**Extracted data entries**
Start of Block

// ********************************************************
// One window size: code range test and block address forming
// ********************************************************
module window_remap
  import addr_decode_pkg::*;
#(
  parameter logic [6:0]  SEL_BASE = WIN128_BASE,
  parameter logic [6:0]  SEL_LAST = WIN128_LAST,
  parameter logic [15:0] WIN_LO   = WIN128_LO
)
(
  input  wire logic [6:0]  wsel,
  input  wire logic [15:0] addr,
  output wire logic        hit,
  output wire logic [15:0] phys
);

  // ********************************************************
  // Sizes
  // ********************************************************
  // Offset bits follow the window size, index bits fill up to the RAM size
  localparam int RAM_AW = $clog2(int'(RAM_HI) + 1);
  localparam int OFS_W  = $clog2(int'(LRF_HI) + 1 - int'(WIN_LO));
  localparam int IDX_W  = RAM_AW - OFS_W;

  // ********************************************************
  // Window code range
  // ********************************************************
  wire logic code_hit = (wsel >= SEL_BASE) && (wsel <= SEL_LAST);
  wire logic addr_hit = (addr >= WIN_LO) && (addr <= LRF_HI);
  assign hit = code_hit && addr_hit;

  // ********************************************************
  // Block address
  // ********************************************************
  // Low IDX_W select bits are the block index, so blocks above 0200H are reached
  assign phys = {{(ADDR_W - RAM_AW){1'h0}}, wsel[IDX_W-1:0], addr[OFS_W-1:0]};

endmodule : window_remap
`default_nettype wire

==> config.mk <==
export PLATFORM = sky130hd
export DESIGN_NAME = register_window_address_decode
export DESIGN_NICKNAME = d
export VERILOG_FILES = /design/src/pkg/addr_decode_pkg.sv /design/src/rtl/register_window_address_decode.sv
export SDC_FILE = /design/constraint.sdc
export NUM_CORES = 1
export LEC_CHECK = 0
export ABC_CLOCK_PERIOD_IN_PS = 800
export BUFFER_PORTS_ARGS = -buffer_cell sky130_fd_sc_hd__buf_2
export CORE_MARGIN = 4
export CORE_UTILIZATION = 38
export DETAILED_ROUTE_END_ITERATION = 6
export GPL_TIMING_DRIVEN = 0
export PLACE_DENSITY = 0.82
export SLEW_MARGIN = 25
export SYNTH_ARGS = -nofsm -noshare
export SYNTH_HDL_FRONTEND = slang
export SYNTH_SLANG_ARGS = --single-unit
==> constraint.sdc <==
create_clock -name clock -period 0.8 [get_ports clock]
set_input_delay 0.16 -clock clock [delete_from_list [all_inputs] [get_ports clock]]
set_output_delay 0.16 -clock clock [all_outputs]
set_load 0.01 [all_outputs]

End of Block
Start of Block

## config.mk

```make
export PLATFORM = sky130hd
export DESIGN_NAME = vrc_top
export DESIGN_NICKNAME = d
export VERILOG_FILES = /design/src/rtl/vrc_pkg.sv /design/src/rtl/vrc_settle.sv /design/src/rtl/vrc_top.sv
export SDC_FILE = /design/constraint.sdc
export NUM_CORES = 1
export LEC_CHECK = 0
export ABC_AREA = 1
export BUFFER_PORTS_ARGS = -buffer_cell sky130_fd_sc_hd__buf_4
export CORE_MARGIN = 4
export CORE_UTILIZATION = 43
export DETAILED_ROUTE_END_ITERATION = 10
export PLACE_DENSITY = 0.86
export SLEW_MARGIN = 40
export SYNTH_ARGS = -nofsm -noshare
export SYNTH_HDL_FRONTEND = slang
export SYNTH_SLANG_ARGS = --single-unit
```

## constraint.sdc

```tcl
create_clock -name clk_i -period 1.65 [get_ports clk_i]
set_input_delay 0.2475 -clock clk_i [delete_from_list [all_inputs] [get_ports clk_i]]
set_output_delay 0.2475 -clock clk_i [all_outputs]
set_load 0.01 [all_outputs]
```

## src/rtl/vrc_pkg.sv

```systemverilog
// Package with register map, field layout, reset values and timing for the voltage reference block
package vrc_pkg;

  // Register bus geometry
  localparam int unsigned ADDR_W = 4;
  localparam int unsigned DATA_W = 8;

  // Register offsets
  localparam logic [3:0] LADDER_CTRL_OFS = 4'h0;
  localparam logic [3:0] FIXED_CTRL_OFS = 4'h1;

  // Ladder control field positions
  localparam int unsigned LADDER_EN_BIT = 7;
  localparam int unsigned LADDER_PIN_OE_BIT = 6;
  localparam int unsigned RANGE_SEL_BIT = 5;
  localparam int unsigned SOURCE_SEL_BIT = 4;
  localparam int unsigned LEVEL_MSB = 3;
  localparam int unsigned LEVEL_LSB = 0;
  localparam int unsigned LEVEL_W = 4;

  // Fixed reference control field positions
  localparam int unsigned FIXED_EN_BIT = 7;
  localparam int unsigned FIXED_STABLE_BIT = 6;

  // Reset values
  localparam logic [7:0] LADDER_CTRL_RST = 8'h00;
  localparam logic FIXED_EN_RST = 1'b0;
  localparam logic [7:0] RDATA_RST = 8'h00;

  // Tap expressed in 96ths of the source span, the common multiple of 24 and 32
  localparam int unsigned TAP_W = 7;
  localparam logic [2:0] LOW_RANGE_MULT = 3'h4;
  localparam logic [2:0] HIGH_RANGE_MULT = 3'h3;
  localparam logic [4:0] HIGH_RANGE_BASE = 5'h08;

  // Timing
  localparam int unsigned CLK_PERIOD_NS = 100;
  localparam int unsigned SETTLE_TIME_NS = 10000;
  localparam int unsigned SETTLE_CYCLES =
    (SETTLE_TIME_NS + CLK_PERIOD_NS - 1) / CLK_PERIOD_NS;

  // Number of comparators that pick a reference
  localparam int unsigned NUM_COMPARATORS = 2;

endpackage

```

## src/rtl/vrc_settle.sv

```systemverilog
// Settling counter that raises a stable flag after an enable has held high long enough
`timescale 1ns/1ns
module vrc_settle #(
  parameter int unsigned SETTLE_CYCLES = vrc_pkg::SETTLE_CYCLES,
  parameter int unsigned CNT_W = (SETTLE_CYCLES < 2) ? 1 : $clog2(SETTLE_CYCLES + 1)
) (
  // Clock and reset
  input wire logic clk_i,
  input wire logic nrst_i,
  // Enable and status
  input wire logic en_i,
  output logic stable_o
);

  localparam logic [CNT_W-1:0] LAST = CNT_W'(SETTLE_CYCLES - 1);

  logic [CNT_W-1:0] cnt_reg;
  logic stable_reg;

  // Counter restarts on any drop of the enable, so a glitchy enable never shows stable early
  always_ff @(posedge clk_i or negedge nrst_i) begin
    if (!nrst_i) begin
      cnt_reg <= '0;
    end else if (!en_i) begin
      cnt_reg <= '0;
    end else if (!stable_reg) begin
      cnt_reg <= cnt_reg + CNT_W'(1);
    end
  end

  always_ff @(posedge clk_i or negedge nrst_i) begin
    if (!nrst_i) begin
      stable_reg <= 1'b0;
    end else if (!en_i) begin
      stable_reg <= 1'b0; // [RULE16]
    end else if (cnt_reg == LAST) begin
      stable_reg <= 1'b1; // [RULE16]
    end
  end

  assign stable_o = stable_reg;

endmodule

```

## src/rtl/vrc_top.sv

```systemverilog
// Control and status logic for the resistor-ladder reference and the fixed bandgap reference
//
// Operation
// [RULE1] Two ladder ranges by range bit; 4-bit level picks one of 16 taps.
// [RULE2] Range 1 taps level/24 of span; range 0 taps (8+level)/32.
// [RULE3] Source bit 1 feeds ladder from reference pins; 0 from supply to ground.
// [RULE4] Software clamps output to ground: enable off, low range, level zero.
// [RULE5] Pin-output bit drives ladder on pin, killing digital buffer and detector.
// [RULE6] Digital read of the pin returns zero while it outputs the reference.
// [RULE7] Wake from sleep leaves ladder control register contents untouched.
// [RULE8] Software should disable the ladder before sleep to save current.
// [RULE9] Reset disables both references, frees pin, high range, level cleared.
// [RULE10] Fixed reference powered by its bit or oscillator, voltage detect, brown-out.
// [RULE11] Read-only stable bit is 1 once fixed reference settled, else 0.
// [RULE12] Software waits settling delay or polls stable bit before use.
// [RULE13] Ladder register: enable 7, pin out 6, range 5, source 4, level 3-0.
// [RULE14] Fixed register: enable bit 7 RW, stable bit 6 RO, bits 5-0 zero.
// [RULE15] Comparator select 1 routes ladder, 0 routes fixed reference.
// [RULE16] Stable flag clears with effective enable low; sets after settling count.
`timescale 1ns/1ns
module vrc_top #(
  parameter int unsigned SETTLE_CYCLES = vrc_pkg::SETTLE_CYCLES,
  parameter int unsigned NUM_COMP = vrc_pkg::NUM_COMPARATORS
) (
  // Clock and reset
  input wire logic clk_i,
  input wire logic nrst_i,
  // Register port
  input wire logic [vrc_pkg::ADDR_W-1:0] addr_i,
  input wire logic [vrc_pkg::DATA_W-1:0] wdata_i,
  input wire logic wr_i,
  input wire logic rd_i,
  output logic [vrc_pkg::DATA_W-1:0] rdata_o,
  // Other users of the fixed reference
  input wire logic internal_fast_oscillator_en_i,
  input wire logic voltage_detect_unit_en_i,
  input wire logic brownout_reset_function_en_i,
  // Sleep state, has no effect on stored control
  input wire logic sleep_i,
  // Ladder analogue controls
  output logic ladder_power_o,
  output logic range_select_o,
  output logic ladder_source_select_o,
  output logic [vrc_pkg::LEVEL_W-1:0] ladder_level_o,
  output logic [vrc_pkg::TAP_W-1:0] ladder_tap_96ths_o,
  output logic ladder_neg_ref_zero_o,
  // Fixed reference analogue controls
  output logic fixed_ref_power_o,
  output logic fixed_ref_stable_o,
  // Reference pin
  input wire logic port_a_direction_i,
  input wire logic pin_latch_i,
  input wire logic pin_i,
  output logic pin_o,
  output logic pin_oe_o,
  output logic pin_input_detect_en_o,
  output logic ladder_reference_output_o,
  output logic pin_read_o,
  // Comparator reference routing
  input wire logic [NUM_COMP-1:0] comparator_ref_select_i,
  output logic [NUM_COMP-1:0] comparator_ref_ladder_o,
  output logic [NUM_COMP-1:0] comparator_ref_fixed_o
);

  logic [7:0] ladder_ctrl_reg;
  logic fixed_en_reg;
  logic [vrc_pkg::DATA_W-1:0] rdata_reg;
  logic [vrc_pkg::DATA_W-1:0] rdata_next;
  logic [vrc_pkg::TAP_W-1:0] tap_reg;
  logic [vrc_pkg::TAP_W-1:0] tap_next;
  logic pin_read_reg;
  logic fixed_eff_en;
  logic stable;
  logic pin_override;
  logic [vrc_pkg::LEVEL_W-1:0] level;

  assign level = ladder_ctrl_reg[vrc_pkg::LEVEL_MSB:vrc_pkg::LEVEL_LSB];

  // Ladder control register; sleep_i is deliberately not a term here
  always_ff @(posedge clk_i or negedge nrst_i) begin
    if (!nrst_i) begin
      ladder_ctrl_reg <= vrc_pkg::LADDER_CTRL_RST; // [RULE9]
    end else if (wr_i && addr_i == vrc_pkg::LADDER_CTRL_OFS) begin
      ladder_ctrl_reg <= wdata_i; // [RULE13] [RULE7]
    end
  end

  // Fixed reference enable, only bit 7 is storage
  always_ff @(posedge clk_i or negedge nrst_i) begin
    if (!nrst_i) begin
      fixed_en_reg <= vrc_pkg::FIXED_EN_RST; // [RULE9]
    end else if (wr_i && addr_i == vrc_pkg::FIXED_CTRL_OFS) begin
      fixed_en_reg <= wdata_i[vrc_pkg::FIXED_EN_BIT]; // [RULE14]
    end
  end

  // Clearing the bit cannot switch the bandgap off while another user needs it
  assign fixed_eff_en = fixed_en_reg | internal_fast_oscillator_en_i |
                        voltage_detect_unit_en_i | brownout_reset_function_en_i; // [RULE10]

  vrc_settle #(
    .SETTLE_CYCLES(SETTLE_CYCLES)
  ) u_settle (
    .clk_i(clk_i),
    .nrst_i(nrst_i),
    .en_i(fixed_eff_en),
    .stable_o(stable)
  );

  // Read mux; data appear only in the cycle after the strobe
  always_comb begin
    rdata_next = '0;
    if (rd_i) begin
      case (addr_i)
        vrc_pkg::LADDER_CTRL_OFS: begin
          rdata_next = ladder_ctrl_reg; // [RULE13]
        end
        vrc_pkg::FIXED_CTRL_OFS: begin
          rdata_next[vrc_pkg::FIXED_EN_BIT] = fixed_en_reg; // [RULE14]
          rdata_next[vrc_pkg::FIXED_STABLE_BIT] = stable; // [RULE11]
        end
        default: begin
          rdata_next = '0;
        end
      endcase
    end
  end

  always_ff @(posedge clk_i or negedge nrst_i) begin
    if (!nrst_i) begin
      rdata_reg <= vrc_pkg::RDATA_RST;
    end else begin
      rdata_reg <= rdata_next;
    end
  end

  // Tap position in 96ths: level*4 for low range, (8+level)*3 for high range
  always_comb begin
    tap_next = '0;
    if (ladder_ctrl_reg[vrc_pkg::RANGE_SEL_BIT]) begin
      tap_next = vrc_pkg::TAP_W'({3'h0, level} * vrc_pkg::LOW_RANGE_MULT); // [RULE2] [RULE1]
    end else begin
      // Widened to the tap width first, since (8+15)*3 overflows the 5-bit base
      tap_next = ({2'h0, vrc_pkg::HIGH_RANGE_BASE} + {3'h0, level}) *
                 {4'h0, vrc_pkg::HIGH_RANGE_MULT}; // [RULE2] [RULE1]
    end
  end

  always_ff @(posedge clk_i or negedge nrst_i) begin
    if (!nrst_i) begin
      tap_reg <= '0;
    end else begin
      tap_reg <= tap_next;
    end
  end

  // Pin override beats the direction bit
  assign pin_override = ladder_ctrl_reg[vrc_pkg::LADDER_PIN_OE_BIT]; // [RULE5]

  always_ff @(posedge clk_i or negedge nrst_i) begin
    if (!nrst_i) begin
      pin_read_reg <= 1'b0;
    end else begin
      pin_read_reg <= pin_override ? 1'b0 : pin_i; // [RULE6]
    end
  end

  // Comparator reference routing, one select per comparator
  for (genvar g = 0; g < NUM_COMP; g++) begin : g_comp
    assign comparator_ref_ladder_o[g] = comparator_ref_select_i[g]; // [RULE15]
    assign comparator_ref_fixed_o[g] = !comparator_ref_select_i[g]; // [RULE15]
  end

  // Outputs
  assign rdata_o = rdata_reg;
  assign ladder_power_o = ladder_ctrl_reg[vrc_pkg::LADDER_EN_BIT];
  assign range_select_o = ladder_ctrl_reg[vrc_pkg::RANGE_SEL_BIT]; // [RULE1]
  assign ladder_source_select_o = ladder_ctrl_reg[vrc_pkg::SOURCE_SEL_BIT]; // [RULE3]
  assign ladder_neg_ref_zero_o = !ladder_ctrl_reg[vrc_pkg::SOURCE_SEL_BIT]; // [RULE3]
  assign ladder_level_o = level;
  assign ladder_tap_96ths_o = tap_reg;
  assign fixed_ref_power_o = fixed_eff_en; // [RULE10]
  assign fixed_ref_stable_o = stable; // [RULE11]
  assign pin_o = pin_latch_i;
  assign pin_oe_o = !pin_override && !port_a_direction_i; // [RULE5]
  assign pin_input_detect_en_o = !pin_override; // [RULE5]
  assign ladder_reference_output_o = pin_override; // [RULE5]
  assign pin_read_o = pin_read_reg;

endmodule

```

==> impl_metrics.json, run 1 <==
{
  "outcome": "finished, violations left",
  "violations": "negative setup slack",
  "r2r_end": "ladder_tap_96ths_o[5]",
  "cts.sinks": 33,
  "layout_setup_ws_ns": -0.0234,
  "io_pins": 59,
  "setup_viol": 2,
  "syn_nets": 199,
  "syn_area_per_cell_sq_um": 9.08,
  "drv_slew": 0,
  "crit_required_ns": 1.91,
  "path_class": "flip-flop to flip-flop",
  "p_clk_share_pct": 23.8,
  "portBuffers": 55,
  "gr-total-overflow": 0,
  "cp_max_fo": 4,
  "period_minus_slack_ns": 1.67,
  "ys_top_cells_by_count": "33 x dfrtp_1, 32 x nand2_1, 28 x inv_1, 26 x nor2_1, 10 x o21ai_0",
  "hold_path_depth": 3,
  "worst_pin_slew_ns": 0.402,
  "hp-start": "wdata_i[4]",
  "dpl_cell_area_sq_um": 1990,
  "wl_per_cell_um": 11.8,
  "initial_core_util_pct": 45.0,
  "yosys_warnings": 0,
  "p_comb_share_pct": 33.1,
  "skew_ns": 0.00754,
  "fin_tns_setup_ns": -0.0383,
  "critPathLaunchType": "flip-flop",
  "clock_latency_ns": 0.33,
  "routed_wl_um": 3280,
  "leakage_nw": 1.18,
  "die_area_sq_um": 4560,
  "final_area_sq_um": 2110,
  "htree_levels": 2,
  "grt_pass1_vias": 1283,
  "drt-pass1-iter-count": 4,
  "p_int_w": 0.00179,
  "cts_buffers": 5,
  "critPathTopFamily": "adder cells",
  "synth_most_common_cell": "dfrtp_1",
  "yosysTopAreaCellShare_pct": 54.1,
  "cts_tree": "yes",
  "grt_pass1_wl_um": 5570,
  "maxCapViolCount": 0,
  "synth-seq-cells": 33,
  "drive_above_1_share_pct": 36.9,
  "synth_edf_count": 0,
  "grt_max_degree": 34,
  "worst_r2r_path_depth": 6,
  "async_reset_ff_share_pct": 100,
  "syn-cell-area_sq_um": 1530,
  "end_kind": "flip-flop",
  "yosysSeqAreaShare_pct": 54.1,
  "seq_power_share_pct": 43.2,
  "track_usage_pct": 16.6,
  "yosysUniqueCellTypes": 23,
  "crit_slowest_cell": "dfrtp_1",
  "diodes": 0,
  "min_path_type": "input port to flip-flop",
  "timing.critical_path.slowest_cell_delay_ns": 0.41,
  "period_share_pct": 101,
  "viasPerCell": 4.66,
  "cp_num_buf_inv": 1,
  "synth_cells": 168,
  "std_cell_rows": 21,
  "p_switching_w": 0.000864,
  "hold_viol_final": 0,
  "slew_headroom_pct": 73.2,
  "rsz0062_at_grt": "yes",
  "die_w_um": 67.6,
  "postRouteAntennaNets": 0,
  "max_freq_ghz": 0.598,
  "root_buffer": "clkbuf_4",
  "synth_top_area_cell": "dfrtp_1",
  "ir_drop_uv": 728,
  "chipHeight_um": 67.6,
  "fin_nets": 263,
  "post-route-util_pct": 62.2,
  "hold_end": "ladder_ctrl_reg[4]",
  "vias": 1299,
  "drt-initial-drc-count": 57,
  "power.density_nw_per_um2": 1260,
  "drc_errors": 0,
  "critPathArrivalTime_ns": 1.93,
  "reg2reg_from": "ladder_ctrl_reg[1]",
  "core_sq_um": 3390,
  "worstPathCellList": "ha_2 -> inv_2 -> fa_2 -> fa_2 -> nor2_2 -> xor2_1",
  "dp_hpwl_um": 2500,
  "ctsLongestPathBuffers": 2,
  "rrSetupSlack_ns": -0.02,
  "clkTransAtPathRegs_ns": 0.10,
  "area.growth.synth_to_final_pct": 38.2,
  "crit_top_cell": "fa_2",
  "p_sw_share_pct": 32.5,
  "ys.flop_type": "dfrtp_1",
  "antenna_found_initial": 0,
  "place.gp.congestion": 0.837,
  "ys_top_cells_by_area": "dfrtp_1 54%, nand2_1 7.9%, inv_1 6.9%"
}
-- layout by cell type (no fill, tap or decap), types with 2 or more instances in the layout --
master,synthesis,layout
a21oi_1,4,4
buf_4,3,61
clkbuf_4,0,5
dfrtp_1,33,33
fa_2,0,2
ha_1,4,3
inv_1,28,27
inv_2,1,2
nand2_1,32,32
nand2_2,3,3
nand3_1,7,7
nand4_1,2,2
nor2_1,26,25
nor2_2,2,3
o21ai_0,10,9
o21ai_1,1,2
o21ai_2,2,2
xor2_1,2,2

End of Block

**HOW TO COMPLETE THIS TASK**
Look through the entries above. Extract each line with the word "positions".

**RESPONSE AREA**
  // Ladder control field positions
  // Fixed reference control field positions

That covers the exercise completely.